Skip to main content

Data

Is it possible to download the dataset?

No, downloading the dataset is not an option. Unlike other platforms, our goal is to connect data scientists with real-time data while maintaining privacy and security. Therefore, the dataset remains hidden.

However, we do provide sample datasets and additional information, which can be accessed through the Data icon on the experiments page.

How does rescaling work and can you modify the image input size?

Our federated learning infrastructure allows you to rescale input image values using the rescale parameter, part of the training plan. By default, input images range from 0-255. If needed, you can modify this range using the rescale parameter to fit your requirements.

For detailed instructions, refer to the Augmentation Parameters section. Although you don't have access to the underlying training code, this feature gives you control over preprocessing steps.

Can I implement custom data augmentations?

Yes, you can include custom data augmentations, such as RandomResizedCrop, as a layer in the model file. If the model passes the checks during the upload process, these custom augmentations will be part of your training plan.

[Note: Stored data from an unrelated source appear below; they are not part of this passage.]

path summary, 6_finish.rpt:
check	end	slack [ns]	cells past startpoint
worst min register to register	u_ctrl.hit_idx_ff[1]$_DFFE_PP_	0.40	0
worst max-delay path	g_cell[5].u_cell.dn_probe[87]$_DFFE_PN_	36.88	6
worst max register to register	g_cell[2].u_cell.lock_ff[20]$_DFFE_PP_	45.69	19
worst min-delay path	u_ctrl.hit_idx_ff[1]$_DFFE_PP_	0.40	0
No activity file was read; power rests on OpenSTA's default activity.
## src/slt_pkg.sv

```systemverilog
package slt_pkg;

    localparam int OP_W   = 2;
    localparam int SLOT_W = 6;
    localparam int LEN_W  = 7;

    typedef enum logic [OP_W-1:0] {
        OP_INSERT = 2'd0,
        OP_DELETE = 2'd1,
        OP_SEARCH = 2'd2,
        OP_CLEAR  = 2'd3
    } t_op;

    typedef enum logic [2:0] {
        ST_IDLE,
        ST_DECODE,
        ST_FREE,
        ST_WALK,
        ST_EVAL,
        ST_WRITE_A,
        ST_WRITE_B,
        ST_RESP
    } t_state;

    // read address source for the slot RAMs
    typedef enum logic [1:0] {
        RD_FREE,
        RD_HEAD,
        RD_NEXT
    } t_rd_sel;

    typedef enum logic [2:0] {
        UPD_NONE,
        UPD_INS_NODE,
        UPD_INS_LINK,
        UPD_DEL_LINK,
        UPD_DEL_FREE,
        UPD_CLEAR
    } t_upd;

    typedef enum logic [1:0] {
        RES_KEEP,
        RES_FAIL,
        RES_DONE,
        RES_SEARCH
    } t_res;

    typedef struct packed {
        logic    load;
        logic    free_cap;
        logic    walk_start;
        logic    walk_step;
        t_rd_sel rd_sel;
        t_upd    upd;
        t_res    res;
        logic    out_load;
    } t_dp_cmd;

    typedef struct packed {
        t_op  op;
        logic free_empty;
        logic list_empty;
        logic walk_done;
        logic found;
        logic out_free;
    } t_dp_stat;

endpackage

```

## src/slt_ctrl.sv

```systemverilog
module slt_ctrl import slt_pkg::*; (
    input  logic     i_clk,
    input  logic     i_rst_n,
    input  logic     i_in_valid,
    output logic     o_in_ready,
    input  t_dp_stat i_stat,
    output t_dp_cmd  o_cmd
);
    t_state r_state;
    t_state n_state;

    always_ff @(posedge i_clk) begin
        if (!i_rst_n) begin
            r_state <= ST_IDLE;
        end else begin
            r_state <= n_state;
        end
    end

    always_comb begin
        n_state      = r_state;
        o_cmd        = '0;
        o_cmd.rd_sel = RD_NEXT;
        o_in_ready   = 1'b0;
        case (r_state)
            ST_IDLE: begin
                o_in_ready = i_rst_n;
                if (i_in_valid && i_rst_n) begin
                    o_cmd.load = 1'b1;
                    n_state    = ST_DECODE;
                end
            end
            ST_DECODE: begin
                case (i_stat.op)
                    OP_CLEAR: begin
                        o_cmd.upd = UPD_CLEAR;
                        o_cmd.res = RES_DONE;
                        n_state   = ST_RESP;
                    end
                    OP_INSERT: begin
                        if (i_stat.free_empty) begin
                            o_cmd.res = RES_FAIL;
                            n_state   = ST_RESP;
                        end else begin
                            // fetch the link of the free-list head first
                            o_cmd.rd_sel = RD_FREE;
                            n_state      = ST_FREE;
                        end
                    end
                    default: begin
                        o_cmd.walk_start = 1'b1;
                        o_cmd.rd_sel     = RD_HEAD;
                        n_state          = i_stat.list_empty ? ST_EVAL : ST_WALK;
                    end
                endcase
            end
            ST_FREE: begin
                o_cmd.free_cap   = 1'b1;
                o_cmd.walk_start = 1'b1;
                o_cmd.rd_sel     = RD_HEAD;
                n_state          = i_stat.list_empty ? ST_EVAL : ST_WALK;
            end
            ST_WALK: begin
                o_cmd.walk_step = 1'b1;
                if (i_stat.walk_done) begin
                    n_state = ST_EVAL;
                end
            end
            ST_EVAL: begin
                case (i_stat.op)
                    OP_INSERT: begin
                        if (i_stat.found) begin
                            o_cmd.res = RES_FAIL;
                            n_state   = ST_RESP;
                        end else begin
                            n_state = ST_WRITE_A;
                        end
                    end
                    OP_DELETE: begin
                        if (!i_stat.found) begin
                            o_cmd.res = RES_FAIL;
                            n_state   = ST_RESP;
                        end else begin
                            n_state = ST_WRITE_A;
                        end
                    end
                    default: begin
                        o_cmd.res = RES_SEARCH;
                        n_state   = ST_RESP;
                    end
                endcase
            end
            ST_WRITE_A: begin
                o_cmd.upd = (i_stat.op == OP_INSERT) ? UPD_INS_NODE : UPD_DEL_LINK;
                n_state   = ST_WRITE_B;
            end
            ST_WRITE_B: begin
                o_cmd.upd = (i_stat.op == OP_INSERT) ? UPD_INS_LINK : UPD_DEL_FREE;
                o_cmd.res = RES_DONE;
                n_state   = ST_RESP;
            end
            ST_RESP: begin
                if (i_stat.out_free) begin
                    o_cmd.out_load = 1'b1;
                    n_state        = ST_IDLE;
                end
            end
            default: begin
                n_state = ST_IDLE;
            end
        endcase
    end
endmodule

```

You can select and use any of the augmentations available in training plan. For more detailed list please refer Augmentation Parameters section.

What are the limitations of custom data augmentations included in my model file?

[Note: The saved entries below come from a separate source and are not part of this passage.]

**config.mk**
```make
export PLATFORM = sky130hd
export DESIGN_NAME = slt_dpath
export DESIGN_NICKNAME = d
export VERILOG_FILES = /design/src/slt_pkg.sv /design/src/slt_ram.sv /design/src/slt_dpath.sv
export SDC_FILE = /design/constraint.sdc
export NUM_CORES = 2
export LEC_CHECK = 0
export BUFFER_PORTS_ARGS = -buffer_cell sky130_fd_sc_hd__buf_2
export CAP_MARGIN = 20
export CORE_MARGIN = 2
export CORE_UTILIZATION = 40
export CTS_CLUSTER_DIAMETER = 40
export CTS_CLUSTER_SIZE = 40
export DETAILED_ROUTE_END_ITERATION = 8
export SLEW_MARGIN = 20
export SYNTH_ARGS = -nofsm -noshare
export SYNTH_HDL_FRONTEND = slang
export SYNTH_SLANG_ARGS = --single-unit
```
**constraint.sdc**
```tcl
create_clock -name i_clk -period 12.1 [get_ports i_clk]
set_input_delay 0.605 -clock i_clk [delete_from_list [all_inputs] [get_ports i_clk]]
set_output_delay 0.605 -clock i_clk [all_outputs]
set_load 0.01 [all_outputs]
```
**src/slt_pkg.sv**
```systemverilog
package slt_pkg;

    localparam int OP_W   = 2;
    localparam int SLOT_W = 6;
    localparam int LEN_W  = 7;

    typedef enum logic [OP_W-1:0] {
        OP_INSERT = 2'd0,
        OP_DELETE = 2'd1,
        OP_SEARCH = 2'd2,
        OP_CLEAR  = 2'd3
    } t_op;

    typedef enum logic [2:0] {
        ST_IDLE,
        ST_DECODE,
        ST_FREE,
        ST_WALK,
        ST_EVAL,
        ST_WRITE_A,
        ST_WRITE_B,
        ST_RESP
    } t_state;

    // read address source for the slot RAMs
    typedef enum logic [1:0] {
        RD_FREE,
        RD_HEAD,
        RD_NEXT
    } t_rd_sel;

    typedef enum logic [2:0] {
        UPD_NONE,
        UPD_INS_NODE,
        UPD_INS_LINK,
        UPD_DEL_LINK,
        UPD_DEL_FREE,
        UPD_CLEAR
    } t_upd;

    typedef enum logic [1:0] {
        RES_KEEP,
        RES_FAIL,
        RES_DONE,
        RES_SEARCH
    } t_res;

    typedef struct packed {
        logic    load;
        logic    free_cap;
        logic    walk_start;
        logic    walk_step;
        t_rd_sel rd_sel;
        t_upd    upd;
        t_res    res;
        logic    out_load;
    } t_dp_cmd;

    typedef struct packed {
        t_op  op;
        logic free_empty;
        logic list_empty;
        logic walk_done;
        logic found;
        logic out_free;
    } t_dp_stat;

endpackage

```
**src/slt_ram.sv**
```systemverilog
module slt_ram #(
    parameter int WIDTH = 8,
    parameter int DEPTH = 64
) (
    input  logic                     i_clk,
    input  logic                     i_we,
    input  logic [$clog2(DEPTH)-1:0] i_waddr,
    input  logic [WIDTH-1:0]         i_wdata,
    input  logic [$clog2(DEPTH)-1:0] i_raddr,
    output logic [WIDTH-1:0]         o_rdata
);
    logic [WIDTH-1:0] r_mem [DEPTH];
    logic [WIDTH-1:0] r_rdata;

    always_ff @(posedge i_clk) begin
        if (i_we) begin
            r_mem[i_waddr] <= i_wdata;
        end
        r_rdata <= r_mem[i_raddr];
    end

    assign o_rdata = r_rdata;
endmodule

```
**src/slt_dpath.sv**
```systemverilog
module slt_dpath import slt_pkg::*; #(
    parameter int CAPACITY = 64,
    parameter int KEY_BITS = 32
) (
    input  logic                       i_clk,
    input  logic                       i_rst_n,
    input  t_dp_cmd                    i_cmd,
    output t_dp_stat                   o_stat,
    input  logic [OP_W-1:0]            i_opcode,
    input  logic signed [KEY_BITS-1:0] i_key,
    output logic                       o_out_valid,
    input  logic                       i_out_ready,
    output logic                       o_success,
    output logic [SLOT_W-1:0]          o_slot,
    output logic [LEN_W-1:0]           o_length
);
    localparam int IDX_W = $clog2(CAPACITY + 1);
    localparam int AW    = $clog2(CAPACITY);
    localparam logic [IDX_W-1:0] END_MARK  = IDX_W'(CAPACITY);
    localparam logic [IDX_W-1:0] LAST_STEP = IDX_W'(CAPACITY - 1);

    // list state
    logic [IDX_W-1:0] r_list_head;
    logic [IDX_W-1:0] r_free_head;
    logic [IDX_W-1:0] r_fresh;      // slots at and above this were never linked
    logic [IDX_W-1:0] r_count;

    // per-operation working registers
    t_op                        r_op;
    logic signed [KEY_BITS-1:0] r_key;
    logic [IDX_W-1:0]           r_i;
    logic [IDX_W-1:0]           r_prev;
    logic [IDX_W-1:0]           r_next;
    logic [IDX_W-1:0]           r_steps;
    logic [IDX_W-1:0]           r_free_next;
    logic                       r_found;
    logic                       r_ok;
    logic [IDX_W-1:0]           r_slot;

    // output word
    logic              r_out_valid;
    logic              r_out_success;
    logic [SLOT_W-1:0] r_out_slot;
    logic [LEN_W-1:0]  r_out_length;

    logic [AW-1:0]       rd_addr;
    logic [KEY_BITS-1:0] key_rdata;
    logic [IDX_W-1:0]    link_rdata;
    logic [IDX_W-1:0]    link_nxt;
    logic                key_we;
    logic                link_we;
    logic [AW-1:0]       link_waddr;
    logic [IDX_W-1:0]    link_wdata;
    logic                less;
    logic                step_last;
    logic                walk_done;

    logic [SLOT_W+IDX_W-1:0] slot_ext;
    logic [LEN_W+IDX_W-1:0]  len_ext;

    slt_ram #(
        .WIDTH (KEY_BITS),
        .DEPTH (CAPACITY)
    ) u_key_ram (
        .i_clk   (i_clk),
        .i_we    (key_we),
        .i_waddr (r_free_head[AW-1:0]),
        .i_wdata (r_key),
        .i_raddr (rd_addr),
        .o_rdata (key_rdata)
    );

    slt_ram #(
        .WIDTH (IDX_W),
        .DEPTH (CAPACITY)
    ) u_link_ram (
        .i_clk   (i_clk),
        .i_we    (link_we),
        .i_waddr (link_waddr),
        .i_wdata (link_wdata),
        .i_raddr (rd_addr),
        .o_rdata (link_rdata)
    );

    assign link_nxt  = (link_rdata >= END_MARK) ? END_MARK : link_rdata;
    assign less      = $signed(key_rdata) < r_key;
    assign step_last = (r_steps == LAST_STEP);
    assign walk_done = !less || (link_nxt == END_MARK) || step_last;

    // the next address comes straight off the link read, one slot per cycle
    always_comb begin
        case (i_cmd.rd_sel)
            RD_FREE: rd_addr = r_free_head[AW-1:0];
            RD_HEAD: rd_addr = r_list_head[AW-1:0];
            default: rd_addr = link_nxt[AW-1:0];
        endcase
    end

    always_comb begin
        key_we     = 1'b0;
        link_we    = 1'b0;
        link_waddr = r_prev[AW-1:0];
        link_wdata = r_free_head;
        case (i_cmd.upd)
            UPD_INS_NODE: begin
                key_we     = 1'b1;
                link_we    = 1'b1;
                link_waddr = r_free_head[AW-1:0];
                link_wdata = r_i;
            end
            UPD_INS_LINK: begin
                link_we = (r_prev != END_MARK);
            end
            UPD_DEL_LINK: begin
                link_we    = (r_prev != END_MARK);
                link_wdata = r_next;
            end
            UPD_DEL_FREE: begin
                link_we    = 1'b1;
                link_waddr = r_i[AW-1:0];
            end
            default: begin
                link_we = 1'b0;
            end
        endcase
    end

    always_ff @(posedge i_clk) begin
        if (!i_rst_n) begin
            r_list_head <= END_MARK;
            r_free_head <= '0;
            r_fresh     <= '0;
            r_count     <= '0;
            r_out_valid <= 1'b0;
        end else begin
            case (i_cmd.upd)
                UPD_INS_LINK: begin
                    if (r_prev == END_MARK) begin
                        r_list_head <= r_free_head;
                    end
                    r_free_head <= r_free_next;
                    if (r_free_head >= r_fresh) begin
                        r_fresh <= IDX_W'(r_free_head + 1'b1);
                    end
                    r_count <= IDX_W'(r_count + 1'b1);
                end
                UPD_DEL_LINK: begin
                    if (r_prev == END_MARK) begin
                        r_list_head <= r_next;
                    end
                end
                UPD_DEL_FREE: begin
                    r_free_head <= r_i;
                    if (r_count != '0) begin
                        r_count <= IDX_W'(r_count - 1'b1);
                    end
                end
                UPD_CLEAR: begin
                    r_list_head <= END_MARK;
                    r_free_head <= '0;
                    r_fresh     <= '0;
                    r_count     <= '0;
                end
                default: begin
                    r_count <= r_count;
                end
            endcase
            if (i_cmd.out_load) begin
                r_out_valid <= 1'b1;
            end else if (i_out_ready) begin
                r_out_valid <= 1'b0;
            end
        end
    end

    assign slot_ext = {{SLOT_W{1'b0}}, r_slot};
    assign len_ext  = {{LEN_W{1'b0}}, r_count};

    always_ff @(posedge i_clk) begin
        if (i_cmd.load) begin
            r_op  <= t_op'(i_opcode);
            r_key <= i_key;
        end
        if (i_cmd.free_cap) begin
            // untouched slots still chain to the next index
            r_free_next <= (r_free_head >= r_fresh) ? IDX_W'(r_free_head + 1'b1) : link_nxt;
        end
        if (i_cmd.walk_start) begin
            r_i     <= r_list_head;
            r_prev  <= END_MARK;
            r_steps <= '0;
            r_found <= 1'b0;
        end else if (i_cmd.walk_step) begin
            if (less) begin
                r_prev  <= r_i;
                r_i     <= step_last ? END_MARK : link_nxt;
                r_steps <= IDX_W'(r_steps + 1'b1);
            end else begin
                r_found <= ($signed(key_rdata) == r_key);
                r_next  <= link_nxt;
            end
        end
        case (i_cmd.res)
            RES_FAIL: begin
                r_ok   <= 1'b0;
                r_slot <= '0;
            end
            RES_DONE: begin
                r_ok   <= 1'b1;
                r_slot <= '0;
            end
            RES_SEARCH: begin
                r_ok   <= r_found;
                r_slot <= r_found ? r_i : '0;
            end
            default: begin
                r_ok <= r_ok;
            end
        endcase
        if (i_cmd.out_load) begin
            r_out_success <= r_ok;
            r_out_slot    <= slot_ext[SLOT_W-1:0];
            r_out_length  <= len_ext[LEN_W-1:0];
        end
    end

    assign o_stat.op         = r_op;
    assign o_stat.free_empty = (r_free_head == END_MARK);
    assign o_stat.list_empty = (r_list_head == END_MARK);
    assign o_stat.walk_done  = walk_done;
    assign o_stat.found      = r_found;
    assign o_stat.out_free   = !r_out_valid || i_out_ready;

    assign o_out_valid = r_out_valid;
    assign o_success   = r_out_success;
    assign o_slot      = r_out_slot;
    assign o_length    = r_out_length;
endmodule

```
==> results.ini <==
[run_status]
status = completed

[synth]
ys_ff_latch = 2655
syn_area_per_cell_um2 = 14.8
ys.flop_type = edfxtp_1
async_flop_share_pct = 0
synthDistinctLibCells = 70
syn_inst = 7140
synth.top_cells.by_area = edfxtp_1, nand2_1, mux2i_1
synth_area_leader_cell = edfxtp_1
synth_area_um2 = 106000
ys_seq_area_share_pct = 74.7
synth_nets = 7237
ys_warn_count = 0
synth_top_cell_area_share_pct = 73.2
synth-edff-count = 2572

[sta]
worst_slew_pin_slew_ns = 1.34
setup-violations-final = 0
fin_crit_ns = 5.54
skew_ns = 0.0583
min_period_over_period_pct = 45.8
fin_setup_tns_ns = 0
timing.final.hold_violations = 0
maxSlewHeadroom_pct = 10.0
rsz0062_at_grt = no
slew_viol_final = 0
fmax_mhz = 180

[global_routing]
grt_pass1_vias = 63000
antenna_found_initial = 35
grt_max_degree = 166
grt_usage_pct = 23.6
grt_pass1_wl_um = 461000
grt_overflow = 0

[min_path]
hold_class = input port to register

[drt]
viasPerCell = 5.92
vias = 66400
drt_pass1_iterations = 6
wl_per_cell_um = 29.1
drt-initial-drc-count = 10500
routed_wl_um = 326000
antenna_left = 0
drc = 0

[worst_setup_path]
critPathMaxStageDelay_ns = 0.81
cp.required_ns = 12.87
path_class = register to register
cp.arrival_ns = 6.31
cp_max_fo = 62
crit_buf_inv = 2
cpMostUsedCell = buf_4
end_kind = register
path_delay_family = buffers and inverters
cp_slowest_cell = buf_4
path_cells = nand3b_1 -> o21a_4 -> buf_4 -> buf_4 -> mux4_2 -> nand3_1 -> o21ai_0 -> or4_1
crit_path_start_kind = register

[cts]
htreeDepth = 5
numCtsBuffers = 377
clk_path_buf_depth = 4
ctsResizeCount = 0
cts-root-buf = clkbuf_16
clk_pin_slew_worst_paths_ns = 0.06
clock-sinks = 2655
hold_buffers = 35
post_cts_buffers = 0
insertion_delay_ns = 0.90
cts_tree = built

[layout]
syn2layout_area_growth_pct = 17.4
final_common_cell = edfxtp_1
fin_nets = 7467
drive_gt1_share_pct = 14.8
layout_common_cells = edfxtp_1, nand2_1, nand3_1

[placement]
io_buffers = 70
hpwl_um = 174000
gp_congestion = 0.850

[pwr]
leakage_nw = 43.4
finalPower_mw = 27.4
p_per_area_nw_per_um2 = 221
ir_drop_mv = 0.189

[floorplanning]
die_w_um = 518
rows = 188
io_pins = 71
core_um2 = 263000
die_area_um2 = 268000
die_h_um = 518
initial_core_util_pct = 40.2

[job]
cap_violations = 0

The main limitation is that your model must pass the provided checks. By following our model structure guidelines,you ensure that your custom augmentation layers are compatible with our federated learning infrastructure. If the checks are successful, your custom augmentations will be included in the training.

What libraries or packages are used for image augmentations?

We use the ImageDataGenerator API from TensorFlow's Keras for image augmentations in our federated learning infrastructure. You have control over the hyperparameters for augmentations, with detailed explanations provided in our documentation. For more information, you can also refer to the official TensorFlow or Keras documentation.

For PyTorch, we utilize the Albumentations library for augmentation. While the training code remains proprietary, the documentation offers transparency about how augmentations are applied.

Can I run a training on a small part of the dataset?

Yes, you can train on a subset of the dataset. To do this, pass a dictionary to the trainingClasses parameter:

For example, if the dataset contains: {'car': 3000, 'person': 3000}

You can use a subset of 30 images from each class:

trainingObject.trainingClasses({'car': 30, 'person': 30})

Refer to the Dataset Parameters section for more details.

What are the conditions for a subdataset?

The conditions for a subdataset are as follows:

  • The subdataset should be specified as a dictionary, with the class name as the key and the desired number of images as the value.
  • Each class must be present in the subdataset.
  • The number of images per class should be between 20 and the maximum number of images available for that class.